The trial court granted both motions, finding that Portland Police Department and the prosecution violated Texas Code of Criminal Procedure Article 39.14 by failing to maintain and disclose the video recording of Gray’s interview. The court suppressed Gray’s statements and excluded all evidence obtained during the interrogation. The State appealed.

The Court’s Holding

The Thirteenth Court of Appeals issued a split decision on rehearing. The court reversed the trial court’s order granting the motion to exclude evidence, finding that the trial court’s factual findings were not supported by the record. Testimony established that Officer Riojas merely assumed the intoxilyzer room camera was functioning and had no actual evidence a video was created or destroyed. Gray’s own counsel conceded: “Whether it was recorded, we cannot know.” The court concluded that no credible evidence showed a video of Gray’s interview ever existed, making the trial court’s exclusion order erroneous.

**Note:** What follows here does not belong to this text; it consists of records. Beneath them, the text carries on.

## src/rtl/checksum_frame_receiver_core_defines.svh

```systemverilog
// assertion macros used by the frame receiver core
`ifndef CHECKSUM_FRAME_RECEIVER_CORE_DEFINES_SVH
`define CHECKSUM_FRAME_RECEIVER_CORE_DEFINES_SVH

`ifndef NO_ASSERTIONS
// concurrent check, sampled on clk, off while rst is high
`define CFR_ASSERT(label, prop) \
  label: assert property (@(posedge clk) disable iff (rst) prop) \
    else $error("frame receiver check failed");
// concurrent check that also holds during reset
`define CFR_ASSERT_ALWAYS(label, prop) \
  label: assert property (@(posedge clk) prop) \
    else $error("frame receiver check failed");
`else
`define CFR_ASSERT(label, prop)
`define CFR_ASSERT_ALWAYS(label, prop)
`endif

`endif

```

## src/rtl/cfr_pkg.sv

```systemverilog
// types and constants of the checksum frame receiver
package cfr_pkg;

  localparam int unsigned CFG_IDX_W  = 2;
  localparam int unsigned CFG_DATA_W = 8;
  localparam int unsigned INDEX_W    = 9;

  localparam logic [CFG_IDX_W-1:0] CFG_DEVICE_ADDRESS = 2'd0;
  localparam logic [CFG_IDX_W-1:0] CFG_HEAD_BYTE      = 2'd1;
  localparam logic [CFG_IDX_W-1:0] CFG_END_BYTE       = 2'd2;

  localparam logic KIND_BYTE  = 1'b0;
  localparam logic KIND_CLEAR = 1'b1;

  typedef enum logic [2:0] {
    PH_HEAD     = 3'd0,
    PH_ADDRESS  = 3'd1,
    PH_COMMAND  = 3'd2,
    PH_LENGTH   = 3'd3,
    PH_DATA     = 3'd4,
    PH_CHECKSUM = 3'd5,
    PH_END      = 3'd6
  } phase_t;

  typedef struct packed {
    logic       kind;
    logic [7:0] rx_byte;
  } rx_item_t;

  typedef struct packed {
    logic               store_valid;
    logic [INDEX_W-1:0] store_index;
    logic [7:0]         store_value;
    logic               frame_done;
    logic               checksum_error;
    logic               end_error;
    logic               frame_ready;
    logic [2:0]         parse_phase;
  } result_t;

endpackage

```

## src/rtl/cfr_rx_if.sv

```systemverilog
// input channel: received bytes and clear requests
interface cfr_rx_if;
  logic              valid;
  logic              ready;
  cfr_pkg::rx_item_t data;

  modport source (output valid, output data, input ready);
  modport sink (input valid, input data, output ready);
endinterface

```

## src/rtl/cfr_res_if.sv

```systemverilog
// output channel: one result per input beat
interface cfr_res_if;
  logic             valid;
  logic             ready;
  cfr_pkg::result_t data;

  modport source (output valid, output data, input ready);
  modport sink (input valid, input data, output ready);
endinterface

```

## src/rtl/checksum_frame_receiver_core.sv

```systemverilog
// flow: an accepted beat goes into the input register, then its parse result into the result register
// throughput: one beat per cycle while results are taken; one parse step sits between the input
// register and the result register, and the result register frees the input side
// every input beat gives exactly one result beat
// reset: synchronous, active high; clears parser state, ready flag, valid bits and config registers
`include "checksum_frame_receiver_core_defines.svh"

module checksum_frame_receiver_core (
  input  logic                               clk,
  input  logic                               rst,
  input  logic                               cfg_wr_en,
  input  logic [cfr_pkg::CFG_IDX_W-1:0]      cfg_index,
  input  logic [cfr_pkg::CFG_DATA_W-1:0]     cfg_data,
  cfr_rx_if.sink                             rx_chan,
  cfr_res_if.source                          res_chan
);

  logic [7:0] device_address;
  logic [7:0] head_byte;
  logic [7:0] end_byte;

  // input stage
  logic              s1_valid;
  cfr_pkg::rx_item_t s1_item;
  logic              s1_adv;

  // parser state
  cfr_pkg::phase_t                  phase, phase_next;
  logic [cfr_pkg::INDEX_W-1:0]      byte_count, byte_count_next;
  logic [7:0]                       running_sum, running_sum_next;
  logic [7:0]                       bytes_left, bytes_left_next;
  logic                             ready_flag, ready_flag_next;

  logic                             store;
  logic                             done;
  logic                             cs_err;
  logic                             end_err;
  logic [cfr_pkg::INDEX_W-1:0]      idx_base;
  cfr_pkg::result_t                 result_next;

  // result register
  logic             res_valid;
  cfr_pkg::result_t res_data;

  always_ff @(posedge clk) begin
    if (rst) begin
      device_address <= '0;
      head_byte      <= '0;
      end_byte       <= '0;
    end else if (cfg_wr_en) begin
      unique case (cfg_index)
        cfr_pkg::CFG_DEVICE_ADDRESS: device_address <= cfg_data;
        cfr_pkg::CFG_HEAD_BYTE:      head_byte      <= cfg_data;
        cfr_pkg::CFG_END_BYTE:       end_byte       <= cfg_data;
        default: ;
      endcase
    end
  end

  assign s1_adv        = s1_valid && (!res_valid || res_chan.ready);
  assign rx_chan.ready = !s1_valid || s1_adv;

  always_ff @(posedge clk) begin
    if (rst) begin
      s1_valid <= 1'b0;
    end else if (rx_chan.ready) begin
      s1_valid <= rx_chan.valid;
    end
  end

  always_ff @(posedge clk) begin
    if (rx_chan.ready && rx_chan.valid) begin
      s1_item <= rx_chan.data;
    end
  end

  always_ff @(posedge clk) begin
    if (rst) begin
      phase       <= cfr_pkg::PH_HEAD;
      byte_count  <= '0;
      running_sum <= '0;
      bytes_left  <= '0;
      ready_flag  <= 1'b0;
    end else if (s1_adv) begin
      phase       <= phase_next;
      byte_count  <= byte_count_next;
      running_sum <= running_sum_next;
      bytes_left  <= bytes_left_next;
      ready_flag  <= ready_flag_next;
    end
  end

  always_comb begin
    phase_next       = phase;
    running_sum_next = running_sum;
    bytes_left_next  = bytes_left;
    ready_flag_next  = ready_flag;
    idx_base         = byte_count;
    store            = 1'b0;
    done             = 1'b0;
    cs_err           = 1'b0;
    end_err          = 1'b0;
    if (s1_item.kind == cfr_pkg::KIND_CLEAR) begin
      ready_flag_next = 1'b0;
    end else if (!ready_flag) begin
      unique case (phase)
        cfr_pkg::PH_HEAD: begin
          if (s1_item.rx_byte == head_byte) begin
            running_sum_next = s1_item.rx_byte;
            idx_base         = '0;
            store            = 1'b1;
            phase_next       = cfr_pkg::PH_ADDRESS;
          end
        end
        cfr_pkg::PH_ADDRESS: begin
          if (s1_item.rx_byte == device_address) begin
            running_sum_next = 8'(running_sum + s1_item.rx_byte);
            store            = 1'b1;
            phase_next       = cfr_pkg::PH_COMMAND;
          end
        end
        cfr_pkg::PH_COMMAND: begin
          running_sum_next = 8'(running_sum + s1_item.rx_byte);
          store            = 1'b1;
          phase_next       = cfr_pkg::PH_LENGTH;
        end
        cfr_pkg::PH_LENGTH: begin
          running_sum_next = 8'(running_sum + s1_item.rx_byte);
          bytes_left_next  = s1_item.rx_byte;
          store            = 1'b1;
          // zero length goes straight to the checksum
          phase_next       = (s1_item.rx_byte == 8'd0) ? cfr_pkg::PH_CHECKSUM
                                                       : cfr_pkg::PH_DATA;
        end
        cfr_pkg::PH_DATA: begin
          running_sum_next = 8'(running_sum + s1_item.rx_byte);
          store            = 1'b1;
          if (bytes_left <= 8'd1) begin
            bytes_left_next = '0;
            phase_next      = cfr_pkg::PH_CHECKSUM;
          end else begin
            bytes_left_next = 8'(bytes_left - 8'd1);
          end
        end
        cfr_pkg::PH_CHECKSUM: begin
          store = 1'b1;
          if (s1_item.rx_byte != running_sum) begin
            cs_err     = 1'b1;
            phase_next = cfr_pkg::PH_HEAD;
          end else begin
            phase_next = cfr_pkg::PH_END;
          end
        end
        cfr_pkg::PH_END: begin
          store = 1'b1;
          if (s1_item.rx_byte == end_byte) begin
            ready_flag_next = 1'b1;
            done            = 1'b1;
          end else begin
            end_err = 1'b1;
          end
          phase_next = cfr_pkg::PH_HEAD;
        end
        default: begin
          phase_next = cfr_pkg::PH_HEAD;
        end
      endcase
    end

    // index saturates at all ones
    if (store && (idx_base != '1)) begin
      byte_count_next = idx_base + {{(cfr_pkg::INDEX_W-1){1'b0}}, 1'b1};
    end else if (store) begin
      byte_count_next = idx_base;
    end else begin
      byte_count_next = byte_count;
    end

    result_next.store_valid    = store;
    result_next.store_index    = store ? idx_base : '0;
    result_next.store_value    = store ? s1_item.rx_byte : '0;
    result_next.frame_done     = done;
    result_next.checksum_error = cs_err;
    result_next.end_error      = end_err;
    result_next.frame_ready    = ready_flag_next;
    result_next.parse_phase    = 3'(phase_next);
  end

  always_ff @(posedge clk) begin
    if (rst) begin
      res_valid <= 1'b0;
    end else if (s1_adv) begin
      res_valid <= 1'b1;
    end else if (res_chan.ready) begin
      res_valid <= 1'b0;
    end
  end

  always_ff @(posedge clk) begin
    if (s1_adv) begin
      res_data <= result_next;
    end
  end

  assign res_chan.valid = res_valid;
  assign res_chan.data  = res_data;

  // input side stalls only while both stages are full and the result waits
  `CFR_ASSERT(a_stall_cause, !rx_chan.ready |-> (s1_valid && res_valid && !res_chan.ready))
  // a byte seen while a frame awaits software never reaches the buffer
  `CFR_ASSERT(a_ready_blocks_store,
    (s1_adv && (s1_item.kind == cfr_pkg::KIND_BYTE) && ready_flag) |=> !res_data.store_valid)
  // a clear request always drops the ready flag
  `CFR_ASSERT(a_clear_drops_flag,
    (s1_adv && (s1_item.kind == cfr_pkg::KIND_CLEAR)) |=> !ready_flag)
  // parser state moves only when a beat advances
  `CFR_ASSERT(a_phase_holds, !s1_adv |=> ($stable(phase) && $stable(ready_flag)))
  // at most one of done and the two error pulses per result
  `CFR_ASSERT_ALWAYS(a_one_outcome,
    res_valid |-> $onehot0({res_data.frame_done, res_data.checksum_error, res_data.end_error}))

endmodule

```

## src/flat_wrapper.sv

```systemverilog
// flat-port wrapper written by rule: the top's interface ports become plain ports
module checksum_frame_receiver_core_flat 
  (clk, rst, cfg_wr_en, cfg_index, cfg_data, rx_chan_valid, rx_chan_data, rx_chan_ready, res_chan_valid, res_chan_data, res_chan_ready);
  cfr_rx_if rx_chan_i ();
  cfr_res_if res_chan_i ();
  input  logic clk;
  input  logic rst;
  input  logic cfg_wr_en;
  input  logic [cfr_pkg::CFG_IDX_W-1:0] cfg_index;
  input  logic [cfr_pkg::CFG_DATA_W-1:0] cfg_data;
  input wire logic [$bits(rx_chan_i.valid)-1:0] rx_chan_valid;
  input wire logic [$bits(rx_chan_i.data)-1:0] rx_chan_data;
  output wire logic [$bits(rx_chan_i.ready)-1:0] rx_chan_ready;
  output wire logic [$bits(res_chan_i.valid)-1:0] res_chan_valid;
  output wire logic [$bits(res_chan_i.data)-1:0] res_chan_data;
  input wire logic [$bits(res_chan_i.ready)-1:0] res_chan_ready;
  assign rx_chan_i.valid = rx_chan_valid;
  assign rx_chan_i.data = rx_chan_data;
  assign rx_chan_ready = rx_chan_i.ready;
  assign res_chan_valid = res_chan_i.valid;
  assign res_chan_data = res_chan_i.data;
  assign res_chan_i.ready = res_chan_ready;
  checksum_frame_receiver_core u_core (.clk(clk), .rst(rst), .cfg_wr_en(cfg_wr_en), .cfg_index(cfg_index), .cfg_data(cfg_data), .rx_chan(rx_chan_i), .res_chan(res_chan_i));
endmodule
```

However, the court affirmed the suppression of Gray’s statements. The State had appealed only on Article 39.14 discovery grounds and failed to address Gray’s alternative legal theory under Article 38.22 of the Texas Code of Criminal Procedure, which establishes safeguards for custodial statements. Because the prosecutor appeared to concede at the hearing that Gray’s statements should be excluded, an adequate factual record existed for Article 38.22 analysis. By neglecting to challenge this applicable legal theory on appeal, the State procedurally defaulted the issue, and the suppression order stood.

Key Takeaways

  • Trial courts’ findings of fact must be supported by actual record evidence; assumptions and hypothetical testimony cannot substitute for proof that evidence existed and was destroyed.
  • Appellate courts must affirm a trial court’s ruling if it is correct under any applicable theory of law, even if the losing party failed to address that theory.
  • Procedural default occurs when an appellant fails to challenge all applicable legal theories supporting an adverse ruling, preventing appellate review of the merits.
  • Law enforcement officers cannot rely on assumed functionality of recording equipment; explicit proof of operation or malfunction is required for discovery compliance.

Why It Matters

This decision illustrates the critical intersection of discovery obligations, evidence preservation, and appellate procedure in criminal cases. Although the court found no credible evidence the intoxilyzer room video ever existed, it nevertheless upheld suppression of Gray’s statements based on alternate legal grounds the State failed to address. The ruling emphasizes that prosecutors must thoroughly analyze and brief all applicable legal theories when appealing adverse rulings, as omissions result in procedural default and loss of appellate review.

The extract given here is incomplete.